No sé muy bien qué parte porcentual de lo que somos se lo
debemos a lo que aprendimos en los años rápidos de la escuela o, más tarde, ya
en la universidad rota por el vértigo del despertar, la transición, esas
interminables jornadas hormonales en las que el sudor y la fiebre (y la
fascinación por la quimera) nos acababan venciendo mientras hurgábamos en el único
mandato que parece tener sentido en toda esta extraña avalancha sintética de
contradicciones que es la vida: conocerse pese a todo, conocerse gracias a cuanto,
día a día, nos va pasando, conocerse para que lo que nos habrá, aún, de pasar
no haga sino añadir algún que otro perfil de insaciable curiosidad en nuestras
vidas.
Todo ello pese a padecer la peor sucesión de sistemas
educativos posibles. Un auténtico viacrucis desde las aulas grises del
finiquito del franquismo a las aulas igualmente grises de un simulacro de
democracia, que ha acabado por decepcionarnos tanto como nos llegó a ilusionar en
el inocente fragor de su momento. O quizá más.
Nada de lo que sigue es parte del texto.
### src/rtl/sm_input_pkg.sv
// Shared constants for the key/switch input peripheral.
//   REG_*      : word offsets decoded from a[3:2]
//   EVT_CNT_W  : width of the press-event counter
package sm_input_pkg;

  localparam logic [1:0] REG_SWITCH      = 2'd0;
  localparam logic [1:0] REG_KEY_LEVEL   = 2'd1;
  localparam logic [1:0] REG_KEY_EDGE    = 2'd2;
  localparam logic [1:0] REG_EVENT_COUNT = 2'd3;

  localparam int EVT_CNT_W = 16;

endpackage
Pero todos los caminos, hasta éste, conducen a alguna parte;
incluso a algún punto muerto en alguna encrucijada. Así, inmersos en un fracaso
educativo en marcha (que, en España, es como un inevitable volver a la zona
cero y a las ruinas de la inteligencia tras cada previsible y deseable cambio
de gobierno) sólo nos queda esperar que algunos, los más que sea posible, se
atrevan a ir contracorriente de una marea que sólo tiene la inmersión
lingüística y la asfixia social en su alucinado punto de mira. Ojalá sea así.